Discretely Relaxing Continuous Variables for tractable Variational Inference
This work addresses the problem of scalable and hardware-efficient variational inference for researchers and practitioners in machine learning, though it is incremental as it builds on existing discrete latent variable priors with a novel computational approach.
The paper tackles the challenge of efficient Bayesian variational inference with discrete latent variables by introducing the DIRECT method, which uses Kronecker matrix algebra to compute exact ELBO gradients and reduce training complexity, enabling training on datasets with over two-million points in seconds and using 4-bit quantized integers for fast inference.
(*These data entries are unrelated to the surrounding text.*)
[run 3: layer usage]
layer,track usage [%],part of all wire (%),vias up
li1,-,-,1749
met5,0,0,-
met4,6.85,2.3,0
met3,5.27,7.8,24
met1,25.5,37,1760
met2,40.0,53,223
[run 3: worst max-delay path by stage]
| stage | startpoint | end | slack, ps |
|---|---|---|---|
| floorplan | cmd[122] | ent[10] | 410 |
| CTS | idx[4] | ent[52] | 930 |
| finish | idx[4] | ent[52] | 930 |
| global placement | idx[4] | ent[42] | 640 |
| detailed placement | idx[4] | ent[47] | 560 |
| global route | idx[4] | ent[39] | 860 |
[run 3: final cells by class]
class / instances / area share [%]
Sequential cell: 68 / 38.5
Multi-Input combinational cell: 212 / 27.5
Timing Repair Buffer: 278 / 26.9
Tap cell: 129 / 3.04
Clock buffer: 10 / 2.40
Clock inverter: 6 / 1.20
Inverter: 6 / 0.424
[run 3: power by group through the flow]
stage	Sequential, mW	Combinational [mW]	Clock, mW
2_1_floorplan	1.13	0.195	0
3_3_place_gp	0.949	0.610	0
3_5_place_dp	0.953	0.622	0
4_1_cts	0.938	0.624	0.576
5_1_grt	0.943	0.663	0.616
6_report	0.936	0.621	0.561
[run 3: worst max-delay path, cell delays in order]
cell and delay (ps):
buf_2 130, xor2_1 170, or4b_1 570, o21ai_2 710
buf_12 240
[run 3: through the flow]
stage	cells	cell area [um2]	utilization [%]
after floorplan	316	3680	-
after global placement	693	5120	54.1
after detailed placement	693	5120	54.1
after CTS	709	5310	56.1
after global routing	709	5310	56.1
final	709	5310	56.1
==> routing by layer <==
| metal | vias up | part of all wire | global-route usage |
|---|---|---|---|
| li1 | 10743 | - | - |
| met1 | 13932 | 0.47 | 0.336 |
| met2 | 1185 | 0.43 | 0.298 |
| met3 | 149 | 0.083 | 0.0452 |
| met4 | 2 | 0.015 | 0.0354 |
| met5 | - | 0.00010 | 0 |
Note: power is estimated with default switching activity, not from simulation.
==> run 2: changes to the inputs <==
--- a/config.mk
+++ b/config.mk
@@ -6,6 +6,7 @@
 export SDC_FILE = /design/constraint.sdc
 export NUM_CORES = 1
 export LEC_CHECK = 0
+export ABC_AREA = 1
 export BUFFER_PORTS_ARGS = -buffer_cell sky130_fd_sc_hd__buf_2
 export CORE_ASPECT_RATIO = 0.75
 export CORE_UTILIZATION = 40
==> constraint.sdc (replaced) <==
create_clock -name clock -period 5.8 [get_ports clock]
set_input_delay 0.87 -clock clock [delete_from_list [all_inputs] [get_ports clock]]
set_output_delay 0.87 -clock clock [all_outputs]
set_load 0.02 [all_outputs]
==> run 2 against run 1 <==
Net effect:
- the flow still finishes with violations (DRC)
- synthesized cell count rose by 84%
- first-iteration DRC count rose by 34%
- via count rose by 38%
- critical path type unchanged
--- config.mk ---
export PLATFORM = sky130hd
export DESIGN_NAME = rsf_front
export DESIGN_NICKNAME = d
export VERILOG_FILES = /design/src/rtl/rsf_pkg.sv /design/src/rtl/rsf_front.sv
export SDC_FILE = /design/constraint.sdc
export NUM_CORES = 1
export LEC_CHECK = 0
export ABC_AREA = 1
export BUFFER_PORTS_ARGS = -buffer_cell sky130_fd_sc_hd__buf_2
export CAP_MARGIN = 20
export CORE_ASPECT_RATIO = 1.5
export CORE_MARGIN = 10
export CORE_UTILIZATION = 45
export DETAILED_ROUTE_END_ITERATION = 8
export PLACE_DENSITY = 0.68
export SYNTH_ARGS = -nofsm -noshare
export SYNTH_HDL_FRONTEND = slang
export SYNTH_SLANG_ARGS = --single-unit
--- constraint.sdc ---
create_clock -name clk -period 2.67 [get_ports clk]
set_input_delay 0.267 -clock clk [delete_from_list [all_inputs] [get_ports clk]]
set_output_delay 0.267 -clock clk [all_outputs]
set_load 0.05 [all_outputs]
We explore a new research direction in Bayesian variational inference with discrete latent variable priors where we exploit Kronecker matrix algebra for efficient and exact computations of the evidence lower bound (ELBO). The proposed "DIRECT" approach has several advantages over its predecessors; (i) it can exactly compute ELBO gradients (i.e. unbiased, zero-variance gradient estimates), eliminating the need for high-variance stochastic gradient estimators and enabling the use of quasi-Newton optimization methods; (ii) its training complexity is independent of the number of training points, permitting inference on large datasets; and (iii) its posterior samples consist of sparse and low-precision quantized integers which permit fast inference on hardware limited devices. In addition, our DIRECT models can exactly compute statistical moments of the parameterized predictive posterior without relying on Monte Carlo sampling. The DIRECT approach is not practical for all likelihoods, however, we identify a popular model structure which is practical, and demonstrate accurate inference using latent variables discretized as extremely low-precision 4-bit quantized integers. While the ELBO computations considered in the numerical studies require over $10^{2352}$ log-likelihood evaluations, we train on datasets with over two-million points in just seconds.